Sem se concentrar nas diferenças face a Passos Coelho, Paulo Rangel prefere falar das suas propostas para o futuro e, claro, dos ataques ao PS. “Julgo que desempenho muito bem o papel de oposição”, disse numa conversa com o Observador, no congresso do PSD em Espinho. Podia ser oposição a Passos, já que Rangel entrou no congresso como um crítico à atual liderança, mas não.

As críticas maiores vão mesmo para o PS, que o eurodeputado acusa de estar ” a fazer estragos em todo o lado”. E exemplifica com as alterações que diz que os socialistas pretendem em matéria de investigação criminal.

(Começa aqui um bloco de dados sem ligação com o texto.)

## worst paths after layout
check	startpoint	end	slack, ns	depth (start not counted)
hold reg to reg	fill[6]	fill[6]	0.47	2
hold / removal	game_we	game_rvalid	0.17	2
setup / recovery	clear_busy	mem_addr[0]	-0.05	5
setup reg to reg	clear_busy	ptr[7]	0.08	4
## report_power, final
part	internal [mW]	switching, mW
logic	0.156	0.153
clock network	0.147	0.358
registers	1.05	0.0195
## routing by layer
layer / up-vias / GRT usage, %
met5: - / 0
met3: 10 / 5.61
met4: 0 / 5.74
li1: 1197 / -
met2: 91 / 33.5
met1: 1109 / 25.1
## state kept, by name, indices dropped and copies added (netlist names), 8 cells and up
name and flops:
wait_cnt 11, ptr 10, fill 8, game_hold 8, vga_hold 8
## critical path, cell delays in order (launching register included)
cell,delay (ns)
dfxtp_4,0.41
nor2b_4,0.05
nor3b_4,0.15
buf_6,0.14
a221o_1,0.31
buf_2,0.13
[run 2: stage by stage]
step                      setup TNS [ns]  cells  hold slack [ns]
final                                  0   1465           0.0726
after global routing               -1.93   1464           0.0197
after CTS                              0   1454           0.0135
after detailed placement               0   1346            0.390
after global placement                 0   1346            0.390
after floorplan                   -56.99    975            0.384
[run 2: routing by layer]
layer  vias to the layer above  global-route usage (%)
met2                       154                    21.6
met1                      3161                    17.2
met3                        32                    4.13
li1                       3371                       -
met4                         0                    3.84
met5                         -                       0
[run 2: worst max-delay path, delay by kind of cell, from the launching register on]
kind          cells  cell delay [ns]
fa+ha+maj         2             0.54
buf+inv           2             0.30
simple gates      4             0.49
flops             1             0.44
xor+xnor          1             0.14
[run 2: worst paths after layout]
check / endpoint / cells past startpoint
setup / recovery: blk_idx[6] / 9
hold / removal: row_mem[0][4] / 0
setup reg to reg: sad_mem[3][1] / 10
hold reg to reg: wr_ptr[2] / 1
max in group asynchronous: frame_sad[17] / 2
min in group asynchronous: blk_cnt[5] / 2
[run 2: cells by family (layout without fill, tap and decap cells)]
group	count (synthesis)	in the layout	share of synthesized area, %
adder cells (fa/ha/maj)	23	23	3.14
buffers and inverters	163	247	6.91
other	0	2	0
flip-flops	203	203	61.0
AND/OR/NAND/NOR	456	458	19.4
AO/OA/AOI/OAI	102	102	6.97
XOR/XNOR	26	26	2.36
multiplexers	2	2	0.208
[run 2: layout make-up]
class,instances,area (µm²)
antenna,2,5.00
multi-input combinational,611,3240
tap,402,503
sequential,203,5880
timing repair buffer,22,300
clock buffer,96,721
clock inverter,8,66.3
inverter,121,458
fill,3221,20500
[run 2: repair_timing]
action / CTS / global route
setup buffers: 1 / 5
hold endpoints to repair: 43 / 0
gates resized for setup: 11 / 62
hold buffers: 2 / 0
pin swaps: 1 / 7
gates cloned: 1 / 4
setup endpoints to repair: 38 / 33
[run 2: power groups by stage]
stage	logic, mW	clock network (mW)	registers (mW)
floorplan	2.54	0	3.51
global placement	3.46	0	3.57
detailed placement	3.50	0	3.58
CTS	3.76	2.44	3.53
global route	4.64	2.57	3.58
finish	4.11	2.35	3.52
File: src/rtl/babbage_pkg.sv
// Shared defaults and FSM state type for the finite-difference cubic evaluator.
package babbage_pkg;

    localparam int DW_DEFAULT = 8;
    localparam int YW_DEFAULT = 33;

    typedef enum logic [1:0] {
        IDLE = 2'd0,
        RUN  = 2'd1,
        DONE = 2'd2
    } state_t;

endpackage

File: src/rtl/babbage.sv
// Evaluates a3*x^3+a2*x^2+a1*x+a0 by forward differences, adds only.
// Latency: x+1 edges from the capture edge to the edge raising valid.
// Backpressure: none; x_val is accepted only in IDLE, ignored while busy.
module babbage
    import babbage_pkg::*;
#(
    parameter int DW = DW_DEFAULT,
    parameter int YW = YW_DEFAULT
) (
    input  logic          clk,
    input  logic          rst,
    input  logic [DW-1:0] a3,
    input  logic [DW-1:0] a2,
    input  logic [DW-1:0] a1,
    input  logic [DW-1:0] a0,
    input  logic [DW-1:0] x,
    input  logic          x_val,
    output logic          valid,
    output logic [YW-1:0] y
);

    state_t        state;
    logic [YW-1:0] f;
    logic [YW-1:0] d1;
    logic [YW-1:0] d2;
    logic [YW-1:0] d3;
    logic [DW-1:0] cnt;

    always_ff @(posedge clk) begin
        if (rst) begin
            state <= IDLE;
            valid <= 1'b0;
            y     <= '0;
            f     <= '0;
            d1    <= '0;
            d2    <= '0;
            d3    <= '0;
            cnt   <= '0;
        end else begin
            case (state)
                IDLE: begin
                    if (x_val) begin
                        // Differences of the cubic at 0: d1=f(1)-f(0), d2=6a3+2a2, d3=6a3.
                        f     <= YW'(a0);
                        d1    <= YW'(a3) + YW'(a2) + YW'(a1);
                        d2    <= (YW'(a3) << 2) + (YW'(a3) << 1) + (YW'(a2) << 1);
                        d3    <= (YW'(a3) << 2) + (YW'(a3) << 1);
                        cnt   <= x;
                        state <= RUN;
                    end
                end
                RUN: begin
                    if (cnt != '0) begin
                        f   <= f + d1;
                        d1  <= d1 + d2;
                        d2  <= d2 + d3;
                        cnt <= cnt - DW'(1);
                    end else begin
                        y     <= f;
                        valid <= 1'b1;
                        state <= DONE;
                    end
                end
                DONE: begin
                    valid <= 1'b0;
                    state <= IDLE;
                end
                default: begin
                    valid <= 1'b0;
                    state <= IDLE;
                end
            endcase
        end
    end

endmodule

File: config.mk
export PLATFORM = sky130hd
export DESIGN_NAME = babbage
export DESIGN_NICKNAME = d
export VERILOG_FILES = /design/src/rtl/babbage_pkg.sv /design/src/rtl/babbage.sv
export SDC_FILE = /design/constraint.sdc
export NUM_CORES = 1
export LEC_CHECK = 0
export CELL_PAD_IN_SITES_DETAIL_PLACEMENT = 2
export CELL_PAD_IN_SITES_GLOBAL_PLACEMENT = 2
export CORE_UTILIZATION = 36
export DETAILED_ROUTE_END_ITERATION = 10
export PLACE_DENSITY = 0.87
export SLEW_MARGIN = 0
export SYNTH_ARGS = -nofsm -noshare
export SYNTH_HDL_FRONTEND = slang
export SYNTH_SLANG_ARGS = --single-unit
File: constraint.sdc
create_clock -name clk -period 4.05 [get_ports clk]
set_input_delay 1.0125 -clock clk [delete_from_list [all_inputs] [get_ports clk]]
set_output_delay 1.0125 -clock clk [all_outputs]
set_load 0.02 [all_outputs]
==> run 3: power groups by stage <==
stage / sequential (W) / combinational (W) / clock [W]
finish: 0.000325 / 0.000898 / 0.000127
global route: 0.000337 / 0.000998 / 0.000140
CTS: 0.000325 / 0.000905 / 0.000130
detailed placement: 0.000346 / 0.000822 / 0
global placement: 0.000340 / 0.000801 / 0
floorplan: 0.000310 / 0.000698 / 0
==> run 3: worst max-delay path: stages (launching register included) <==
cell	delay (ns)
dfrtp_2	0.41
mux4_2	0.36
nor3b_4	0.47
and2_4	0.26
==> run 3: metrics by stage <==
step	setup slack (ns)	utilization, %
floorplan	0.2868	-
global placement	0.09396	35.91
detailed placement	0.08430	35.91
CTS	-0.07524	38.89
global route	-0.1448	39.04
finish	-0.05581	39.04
--- src/rtl/instruction_fetch.sv ---
// Fetch stage: owns the PC, issues one outstanding word request at a time and
// hands returned instructions to decode; redirects squash younger work.
module instruction_fetch
    import riscv_pkg::*;
#(
    parameter logic [31:0] RESET_PC = DEFAULT_RESET_PC
) (
    input  logic                       clk,
    input  logic                       reset,
    input  logic                       redirect_valid,
    input  logic [31:0]                redirect_pc,
    instruction_fetch_if.master        imem,
    input  logic                       instr_ready,
    output logic                       instr_valid,
    output logic [31:0]                instr,
    output logic [31:0]                instr_pc,
    output logic                       fetch_fault,
    output logic [31:0]                fault_addr
);

    fetch_state_t state_q, state_d;
    logic [31:0]  pc_q, pc_d;
    logic [31:0]  fault_addr_q, fault_addr_d;
    logic         discard_q, discard_d;
    logic         fault_q, fault_d;
    logic         load, flush;
    logic         rsp_ready, req_hs, rsp_hs;
    logic         redirect, misaligned;

    // Request side is purely registered; only rsp_ready sees instr_ready.
    assign imem.imem_req_valid = (state_q == REQ);
    assign imem.imem_addr      = pc_q;
    assign rsp_ready           = (state_q == FAULT)
                               | ((state_q == WAIT) & (discard_q | ~instr_valid | instr_ready));
    assign imem.imem_rsp_ready = rsp_ready;

    assign req_hs     = (state_q == REQ) & imem.imem_req_ready;
    assign rsp_hs     = (state_q == WAIT) & imem.imem_rsp_valid & rsp_ready;
    assign redirect   = redirect_valid & (state_q != FAULT);
    assign misaligned = redirect & (redirect_pc[1:0] != 2'b00);

    assign fetch_fault = fault_q;
    assign fault_addr  = fault_addr_q;

    always_comb begin
        state_d      = state_q;
        pc_d         = pc_q;
        discard_d    = discard_q;
        fault_d      = fault_q;
        fault_addr_d = fault_addr_q;
        load         = 1'b0;
        flush        = 1'b0;

        unique case (state_q)
            REQ: begin
                if (req_hs) state_d = WAIT;
            end
            WAIT: begin
                if (rsp_hs) begin
                    state_d = REQ;
                    if (discard_q) begin
                        discard_d = 1'b0;
                    end else begin
                        load = 1'b1;
                        pc_d = pc_q + 32'd4;
                    end
                end
            end
            FAULT: ;
            default: ;
        endcase

        // A redirect overrides everything above; any response in flight belongs
        // to the squashed path and must be swallowed via discard.
        if (redirect) begin
            flush = 1'b1;
            load  = 1'b0;
            pc_d  = redirect_pc;
            if (misaligned) begin
                state_d      = FAULT;
                fault_d      = 1'b1;
                fault_addr_d = redirect_pc;
                discard_d    = req_hs | ((state_q == WAIT) & ~rsp_hs);
            end else if (state_q == REQ) begin
                discard_d = req_hs;
                state_d   = req_hs ? WAIT : REQ;
            end else begin
                discard_d = ~rsp_hs;
                state_d   = rsp_hs ? REQ : WAIT;
            end
        end
    end

    always_ff @(posedge clk or posedge reset) begin
        if (reset) begin
            state_q      <= REQ;
            pc_q         <= RESET_PC;
            discard_q    <= 1'b0;
            fault_q      <= 1'b0;
            fault_addr_q <= 32'h0000_0000;
        end else begin
            state_q      <= state_d;
            pc_q         <= pc_d;
            discard_q    <= discard_d;
            fault_q      <= fault_d;
            fault_addr_q <= fault_addr_d;
        end
    end

    fetch_buffer u_fetch_buffer (
        .clk        (clk),
        .rst        (reset),
        .load       (load),
        .flush      (flush),
        .consume    (instr_ready),
        .load_instr (imem.imem_rsp_data),
        .load_pc    (pc_q),
        .valid      (instr_valid),
        .instr      (instr),
        .instr_pc   (instr_pc)
    );

endmodule
**src/rtl/cache_pkg.sv**
```systemverilog
// Shared definitions for the set-associative read cache: controller states and
// helpers that locate the tag/index/offset fields inside a byte address.
package cache_pkg;

  typedef enum logic [1:0] {
    IDLE      = 2'd0,
    REFILL    = 2'd1,
    FILL_DONE = 2'd2
  } cache_state_e;

  localparam int unsigned BYTE_SEL_BITS = 2;

  function automatic int unsigned tag_size(input int unsigned line_size,
                                           input int unsigned index_depth,
                                           input int unsigned offset_size);
    return line_size - index_depth - offset_size - BYTE_SEL_BITS;
  endfunction

  function automatic int unsigned index_lsb(input int unsigned offset_size);
    return offset_size + BYTE_SEL_BITS;
  endfunction

  function automatic int unsigned tag_lsb(input int unsigned index_depth,
                                          input int unsigned offset_size);
    return index_depth + offset_size + BYTE_SEL_BITS;
  endfunction

endpackage

```
**src/rtl/way_compare.sv**
```systemverilog
// Parallel tag/valid compare across all ways of one set; reports the lowest
// matching way.
module way_compare
  import cache_pkg::*;
#(
  parameter int unsigned WAYS_LOG2 = 1,
  parameter int unsigned TAG_SIZE  = 24
) (
  input  logic [(1<<WAYS_LOG2)-1:0][TAG_SIZE-1:0] set_tags,
  input  logic [(1<<WAYS_LOG2)-1:0]               set_valid,
  input  logic [TAG_SIZE-1:0]                     req_tag,
  output logic                                    hit,
  output logic [WAYS_LOG2-1:0]                    hit_way
);

  localparam int unsigned WAYS = 1 << WAYS_LOG2;

  // Descending scan so the last assignment wins for the lowest way index.
  always_comb begin
    hit     = 1'b0;
    hit_way = '0;
    for (int unsigned w = WAYS; w > 0; w--) begin
      if (set_valid[w-1] && (set_tags[w-1] == req_tag)) begin
        hit     = 1'b1;
        hit_way = WAYS_LOG2'(w - 1);
      end
    end
  end

endmodule

```
**src/rtl/assoc_read_cache.sv**
```systemverilog
// Set-associative read-only cache: combinational hit path, word-by-word line
// refill from next-level memory, round-robin replacement and deferred flush.
module assoc_read_cache
  import cache_pkg::*;
#(
  parameter int unsigned LINE_SIZE   = 32,
  parameter int unsigned WAYS_LOG2   = 1,
  parameter int unsigned INDEX_DEPTH = 4,
  parameter int unsigned OFFSET_SIZE = 2
) (
  input  logic                 clk,
  input  logic                 reset,
  input  logic                 req_valid,
  input  logic [LINE_SIZE-1:0] address,
  input  logic                 flush,
  output logic [LINE_SIZE-1:0] data,
  output logic                 busywait,
  output logic                 mem_read,
  output logic [LINE_SIZE-1:0] mem_address,
  input  logic [LINE_SIZE-1:0] mem_readdata,
  input  logic                 mem_busywait
);

  localparam int unsigned TAG_SIZE = tag_size(LINE_SIZE, INDEX_DEPTH, OFFSET_SIZE);
  localparam int unsigned WAYS     = 1 << WAYS_LOG2;
  localparam int unsigned SETS     = 1 << INDEX_DEPTH;
  localparam int unsigned WORDS    = 1 << OFFSET_SIZE;
  localparam int unsigned IDX_LSB  = index_lsb(OFFSET_SIZE);
  localparam int unsigned TAG_LSB  = tag_lsb(INDEX_DEPTH, OFFSET_SIZE);

  cache_state_e             state;
  logic [OFFSET_SIZE-1:0]   word_cnt;
  logic [WAYS-1:0]          valid  [SETS];
  logic [WAYS_LOG2-1:0]     rr_ptr [SETS];
  logic                     flush_pending;
  logic [WAYS_LOG2-1:0]     victim;
  logic [WAYS_LOG2-1:0]     victim_sel;
  logic [TAG_SIZE-1:0]      miss_tag;
  logic [INDEX_DEPTH-1:0]   miss_index;

  logic [WAYS-1:0][TAG_SIZE-1:0]    tag_mem  [SETS];
  logic [WORDS-1:0][LINE_SIZE-1:0]  data_mem [SETS][WAYS];

  logic [TAG_SIZE-1:0]    req_tag;
  logic [INDEX_DEPTH-1:0] req_index;
  logic [OFFSET_SIZE-1:0] req_off;
  logic                   byte_sel_unused;
  logic                   hit;
  logic [WAYS_LOG2-1:0]   hit_way;

  assign req_tag         = address[TAG_LSB +: TAG_SIZE];
  assign req_index       = address[IDX_LSB +: INDEX_DEPTH];
  assign req_off         = address[BYTE_SEL_BITS +: OFFSET_SIZE];
  assign byte_sel_unused = ^address[BYTE_SEL_BITS-1:0];

  way_compare #(
    .WAYS_LOG2 (WAYS_LOG2),
    .TAG_SIZE  (TAG_SIZE)
  ) u_way_compare (
    .set_tags  (tag_mem[req_index]),
    .set_valid (valid[req_index]),
    .req_tag   (req_tag),
    .hit       (hit),
    .hit_way   (hit_way)
  );

  // Victim: lowest invalid way, else the set's round-robin pointer.
  always_comb begin
    victim_sel = rr_ptr[req_index];
    for (int unsigned w = WAYS; w > 0; w--) begin
      if (!valid[req_index][w-1]) victim_sel = WAYS_LOG2'(w - 1);
    end
  end

  always_comb begin
    data        = (req_valid && hit) ? data_mem[req_index][hit_way][req_off] : '0;
    busywait    = (state != IDLE) || (req_valid && !hit);
    mem_read    = (state == REFILL);
    mem_address = (state == REFILL) ?
                  {miss_tag, miss_index, word_cnt, {BYTE_SEL_BITS{1'b0}}} : '0;
  end

  always_ff @(posedge clk or negedge reset) begin
    if (!reset) begin
      state         <= IDLE;
      word_cnt      <= '0;
      flush_pending <= 1'b0;
      victim        <= '0;
      miss_tag      <= '0;
      miss_index    <= '0;
      for (int unsigned s = 0; s < SETS; s++) begin
        valid[s]  <= '0;
        rr_ptr[s] <= '0;
      end
    end else begin
      case (state)
        IDLE: begin
          // A flush held over from a refill lands here, after the held request is served.
          if (flush || flush_pending) begin
            flush_pending <= 1'b0;
            for (int unsigned s = 0; s < SETS; s++) valid[s] <= '0;
          end
          if (req_valid && !hit) begin
            state      <= REFILL;
            victim     <= victim_sel;
            miss_tag   <= req_tag;
            miss_index <= req_index;
            word_cnt   <= '0;
          end
        end
        REFILL: begin
          if (flush) flush_pending <= 1'b1;
          if (!mem_busywait) begin
            word_cnt <= word_cnt + 1'b1;
            if (word_cnt == '1) begin
              valid[miss_index][victim] <= 1'b1;
              rr_ptr[miss_index]        <= rr_ptr[miss_index] + 1'b1;
              state                     <= FILL_DONE;
            end
          end
        end
        FILL_DONE: begin
          if (flush) flush_pending <= 1'b1;
          state <= IDLE;
        end
        default: state <= IDLE;
      endcase
    end
  end

  always_ff @(posedge clk) begin
    if (state == REFILL && !mem_busywait) begin
      data_mem[miss_index][victim][word_cnt] <= mem_readdata;
      if (word_cnt == '1) tag_mem[miss_index][victim] <= miss_tag;
    end
  end

endmodule

```
**config.mk**
```make
export PLATFORM = sky130hd
export DESIGN_NAME = char_buffer_ctrl
export DESIGN_NICKNAME = d
export VERILOG_FILES = /design/src/rtl/char_buf_pkg.sv /design/src/rtl/char_buf_mem.sv /design/src/rtl/char_buffer_ctrl.sv
export SDC_FILE = /design/constraint.sdc
export NUM_CORES = 1
export LEC_CHECK = 0
export CORE_ASPECT_RATIO = 1.75
export CORE_MARGIN = 2
export CORE_UTILIZATION = 57
export CTS_BUF_LIST = sky130_fd_sc_hd__clkbuf_16
export DETAILED_ROUTE_END_ITERATION = 12
export PLACE_DENSITY = 0.87
export SYNTH_ARGS = -nofsm -noshare
export SYNTH_HDL_FRONTEND = slang
export SYNTH_HIERARCHICAL = 1
export SYNTH_SLANG_ARGS = --single-unit
```
**constraint.sdc**
```tcl
create_clock -name clk -period 3.6 [get_ports clk]
set_clock_uncertainty 0.2 [all_clocks]
set_input_delay 0.36 -clock clk [delete_from_list [all_inputs] [get_ports clk]]
set_output_delay 0.36 -clock clk [all_outputs]
set_load 0.005 [all_outputs]
```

Quanto ao PSD, tem-se “concentrado muito em questões centrais para o país”, sobretudo económicas, “mas não deve se esse o tema que esgota a agenda.”

Uma das propostas de Rangel, apresentada no congresso, foi acabar com a distinção pelo título, coisa que o eurodeputado considera contrária à “mobilidade social”. Aqui, atira-se a Francisco Louçã, que não e importa de ser tratado por professor. E provoca: “É uma espécie de professor Marcelo II dos programas da SIC”.

Quanto a críticas ao tom da oposição de Passos, o social-democrata desdramatiza e diz que o que o PSD precisa “é de uma guarda avançada que faça essa oposição de forma sistemática”. Também disse ao Observador que o PSD não deve contar com Marcelo Rebelo de Sousa para isso, já que o “Presidente da República tem de fazer o seu papel e a oposição é que tem de fazer oposição”. E garante mesmo que o PSD não vai exigir a Marcelo “alguma cumplicidade” com o partido.